* Given information
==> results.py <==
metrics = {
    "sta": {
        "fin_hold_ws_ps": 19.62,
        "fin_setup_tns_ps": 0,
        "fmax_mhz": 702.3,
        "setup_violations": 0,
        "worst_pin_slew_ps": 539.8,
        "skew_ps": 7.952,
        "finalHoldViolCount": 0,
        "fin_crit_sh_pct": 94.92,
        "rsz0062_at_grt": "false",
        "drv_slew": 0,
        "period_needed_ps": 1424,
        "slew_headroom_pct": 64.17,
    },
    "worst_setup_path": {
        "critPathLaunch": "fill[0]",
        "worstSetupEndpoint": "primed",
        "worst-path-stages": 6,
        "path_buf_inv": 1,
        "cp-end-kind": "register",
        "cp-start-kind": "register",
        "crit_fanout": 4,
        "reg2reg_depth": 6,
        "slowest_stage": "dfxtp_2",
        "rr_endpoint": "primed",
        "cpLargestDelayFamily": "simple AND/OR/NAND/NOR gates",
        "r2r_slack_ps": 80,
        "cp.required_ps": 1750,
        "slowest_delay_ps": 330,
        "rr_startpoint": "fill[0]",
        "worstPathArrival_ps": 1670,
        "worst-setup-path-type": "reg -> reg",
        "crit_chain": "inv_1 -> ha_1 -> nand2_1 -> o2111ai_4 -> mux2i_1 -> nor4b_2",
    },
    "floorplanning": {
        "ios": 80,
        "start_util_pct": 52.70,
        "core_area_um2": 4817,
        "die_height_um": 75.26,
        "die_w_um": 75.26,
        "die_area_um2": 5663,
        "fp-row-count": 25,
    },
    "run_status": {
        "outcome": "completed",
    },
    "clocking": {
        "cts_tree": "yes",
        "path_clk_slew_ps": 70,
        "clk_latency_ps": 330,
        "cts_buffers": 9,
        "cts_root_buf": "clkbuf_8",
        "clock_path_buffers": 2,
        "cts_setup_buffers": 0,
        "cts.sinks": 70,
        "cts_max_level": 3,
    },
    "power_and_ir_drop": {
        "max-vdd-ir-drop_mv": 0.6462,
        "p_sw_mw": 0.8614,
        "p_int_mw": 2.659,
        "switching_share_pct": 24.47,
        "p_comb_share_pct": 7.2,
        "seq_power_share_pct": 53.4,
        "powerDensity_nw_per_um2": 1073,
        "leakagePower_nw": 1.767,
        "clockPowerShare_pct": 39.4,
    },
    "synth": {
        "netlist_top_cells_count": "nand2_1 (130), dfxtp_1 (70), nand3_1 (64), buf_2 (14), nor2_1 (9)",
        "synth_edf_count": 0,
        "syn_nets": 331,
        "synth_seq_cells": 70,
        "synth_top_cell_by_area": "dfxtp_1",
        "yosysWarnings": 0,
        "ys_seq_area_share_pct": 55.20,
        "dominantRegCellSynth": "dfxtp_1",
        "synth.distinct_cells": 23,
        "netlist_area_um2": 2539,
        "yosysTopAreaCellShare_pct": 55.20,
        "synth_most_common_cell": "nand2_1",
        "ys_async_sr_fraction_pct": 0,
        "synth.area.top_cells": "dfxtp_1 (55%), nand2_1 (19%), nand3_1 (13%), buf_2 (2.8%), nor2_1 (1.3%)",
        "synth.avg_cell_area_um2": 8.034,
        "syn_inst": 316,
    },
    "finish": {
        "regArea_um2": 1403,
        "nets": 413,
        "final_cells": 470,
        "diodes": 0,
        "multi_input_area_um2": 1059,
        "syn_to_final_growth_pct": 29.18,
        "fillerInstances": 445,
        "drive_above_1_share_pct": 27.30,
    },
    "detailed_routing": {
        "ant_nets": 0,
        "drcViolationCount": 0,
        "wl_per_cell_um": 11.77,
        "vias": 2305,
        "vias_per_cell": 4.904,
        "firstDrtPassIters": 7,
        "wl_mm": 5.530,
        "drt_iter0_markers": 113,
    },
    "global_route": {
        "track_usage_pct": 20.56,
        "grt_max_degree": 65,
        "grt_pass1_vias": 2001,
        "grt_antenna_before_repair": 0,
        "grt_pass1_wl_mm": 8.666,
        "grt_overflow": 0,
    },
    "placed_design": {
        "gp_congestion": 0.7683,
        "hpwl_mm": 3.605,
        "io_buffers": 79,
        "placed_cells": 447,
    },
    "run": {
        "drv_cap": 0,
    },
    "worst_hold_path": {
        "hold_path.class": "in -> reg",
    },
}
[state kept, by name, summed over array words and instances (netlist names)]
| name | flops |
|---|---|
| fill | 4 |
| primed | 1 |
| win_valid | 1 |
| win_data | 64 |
## config.mk

```make
export PLATFORM = sky130hd
export DESIGN_NAME = dsp_fft_frame_feeder
export DESIGN_NICKNAME = d
export VERILOG_FILES = /design/src/rtl/dsp_fft_frame_feeder.sv
export SDC_FILE = /design/constraint.sdc
export NUM_CORES = 1
export LEC_CHECK = 0
export ABC_AREA = 1
export CORE_AREA = 8 8 239 241
export CTS_CLUSTER_SIZE = 14
export DETAILED_ROUTE_END_ITERATION = 8
export DIE_AREA = 0 0 247 249
export SLEW_MARGIN = 40
export SYNTH_ARGS = -nofsm -noshare
export SYNTH_HDL_FRONTEND = slang
export SYNTH_SLANG_ARGS = --single-unit
export TNS_END_PERCENT = 100
```

## constraint.sdc

```tcl
create_clock -name clk -period 3 [get_ports clk]
set_input_delay 0.6 -clock clk [delete_from_list [all_inputs] [get_ports clk]]
set_output_delay 0.6 -clock clk [all_outputs]
set_load 0.02 [all_outputs]
```

## src/rtl/dsp_fft_frame_feeder.sv

```systemverilog
// Frame feeder for the iterative FFT core: gathers a sample stream into FFT_N-sample
// frames in a ping-pong buffer and bursts each completed frame to the core.
`timescale 1ns/1ps
module dsp_fft_frame_feeder #(
  parameter int unsigned DATA_W = 16,
  parameter int unsigned FFT_N  = 8,
  parameter int unsigned LOG2N  = 3
) (
  input  logic                  clk,
  input  logic                  rst_n,
  input  logic [2*DATA_W-1:0]   s_data,
  input  logic                  s_vld,
  input  logic                  s_last,
  output logic                  s_rdy,
  output logic [2*DATA_W-1:0]   fft_din,
  output logic                  fft_din_vld,
  input  logic                  fft_din_busy,
  output logic [15:0]           frame_cnt
);

  localparam int unsigned SAMPLE_W = 2 * DATA_W;
  localparam int unsigned CNT_W    = 16;
  localparam logic [LOG2N-1:0] LAST_PTR = LOG2N'(FFT_N - 1);

  typedef enum logic [1:0] {ST_IDLE, ST_ARM, ST_BURST} state_e;

  state_e                state_q, state_d;
  logic [LOG2N-1:0]      wr_ptr_q, wr_ptr_d;
  logic                  wr_sel_q, wr_sel_d;
  logic                  pad_q, pad_d;
  logic [1:0]            full_q, full_d;
  logic                  s_rdy_q, s_rdy_d;
  logic                  rd_sel_q, rd_sel_d;
  logic [LOG2N-1:0]      rd_addr_q, rd_addr_d;
  logic [SAMPLE_W-1:0]   fft_din_q, fft_din_d;
  logic                  fft_din_vld_q, fft_din_vld_d;
  logic [CNT_W-1:0]      frame_cnt_q, frame_cnt_d;

  logic [SAMPLE_W-1:0]   mem_q [0:1][0:FFT_N-1];
  logic                  wr_en;
  logic [SAMPLE_W-1:0]   wr_data;
  logic [SAMPLE_W-1:0]   rd_word;
  logic                  set_full;
  logic                  clr_full;
  logic                  accept;

  assign accept = s_vld & s_rdy_q;

  // Write side: accept samples, or zero-fill the tail of a frame closed early by s_last
  always_comb begin
    wr_en    = 1'b0;
    wr_data  = '0;
    wr_ptr_d = wr_ptr_q;
    wr_sel_d = wr_sel_q;
    pad_d    = pad_q;
    set_full = 1'b0;
    if (pad_q || accept) begin
      wr_en   = 1'b1;
      wr_data = pad_q ? '0 : s_data;
      if (wr_ptr_q == LAST_PTR) begin
        set_full = 1'b1;
        wr_ptr_d = '0;
        wr_sel_d = ~wr_sel_q;
        pad_d    = 1'b0;
      end else begin
        wr_ptr_d = wr_ptr_q + LOG2N'(1);
        if (!pad_q && s_last) begin
          pad_d = 1'b1;
        end
      end
    end
  end

  always_comb begin
    rd_word = mem_q[rd_sel_q][rd_addr_q];
  end

  // Read FSM: wait for a full bank and an idle core, then stream FFT_N beats unbroken
  always_comb begin
    state_d       = state_q;
    rd_sel_d      = rd_sel_q;
    rd_addr_d     = rd_addr_q;
    fft_din_d     = fft_din_q;
    fft_din_vld_d = 1'b0;
    frame_cnt_d   = frame_cnt_q;
    clr_full      = 1'b0;
    case (state_q)
      ST_IDLE: begin
        if (full_q[rd_sel_q] && !fft_din_busy) begin
          state_d   = ST_ARM;
          rd_addr_d = '0;
        end
      end
      ST_ARM: begin
        state_d       = ST_BURST;
        fft_din_d     = rd_word;
        fft_din_vld_d = 1'b1;
        rd_addr_d     = rd_addr_q + LOG2N'(1);
      end
      ST_BURST: begin
        // rd_addr wraps to 0 exactly while the final beat is on the output
        if (rd_addr_q == '0) begin
          state_d     = ST_IDLE;
          clr_full    = 1'b1;
          rd_sel_d    = ~rd_sel_q;
          frame_cnt_d = frame_cnt_q + CNT_W'(1);
        end else begin
          fft_din_d     = rd_word;
          fft_din_vld_d = 1'b1;
          rd_addr_d     = rd_addr_q + LOG2N'(1);
        end
      end
      default: begin
        state_d = ST_IDLE;
      end
    endcase
  end

  // Bank flags; set and clear always hit different banks, so both apply together
  always_comb begin
    full_d = full_q;
    if (clr_full) begin
      full_d[rd_sel_q] = 1'b0;
    end
    if (set_full) begin
      full_d[wr_sel_q] = 1'b1;
    end
    s_rdy_d = ~full_d[wr_sel_d] & ~pad_d;
  end

  always_ff @(posedge clk or negedge rst_n) begin
    if (!rst_n) begin
      state_q       <= ST_IDLE;
      wr_ptr_q      <= '0;
      wr_sel_q      <= 1'b0;
      pad_q         <= 1'b0;
      full_q        <= '0;
      s_rdy_q       <= 1'b0;
      rd_sel_q      <= 1'b0;
      rd_addr_q     <= '0;
      fft_din_q     <= '0;
      fft_din_vld_q <= 1'b0;
      frame_cnt_q   <= '0;
    end else begin
      state_q       <= state_d;
      wr_ptr_q      <= wr_ptr_d;
      wr_sel_q      <= wr_sel_d;
      pad_q         <= pad_d;
      full_q        <= full_d;
      s_rdy_q       <= s_rdy_d;
      rd_sel_q      <= rd_sel_d;
      rd_addr_q     <= rd_addr_d;
      fft_din_q     <= fft_din_d;
      fft_din_vld_q <= fft_din_vld_d;
      frame_cnt_q   <= frame_cnt_d;
    end
  end

  // Sample storage carries no reset; the full flags alone decide what is valid
  always_ff @(posedge clk) begin
    if (wr_en) begin
      mem_q[wr_sel_q][wr_ptr_q] <= wr_data;
    end
  end

  assign s_rdy       = s_rdy_q;
  assign fft_din     = fft_din_q;
  assign fft_din_vld = fft_din_vld_q;
  assign frame_cnt   = frame_cnt_q;

endmodule

```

* Task item
Look for the word "kind" in every line of the listing and copy the lines that have it.

* Exercise output
        "cp-end-kind": "register",
        "cp-start-kind": "register",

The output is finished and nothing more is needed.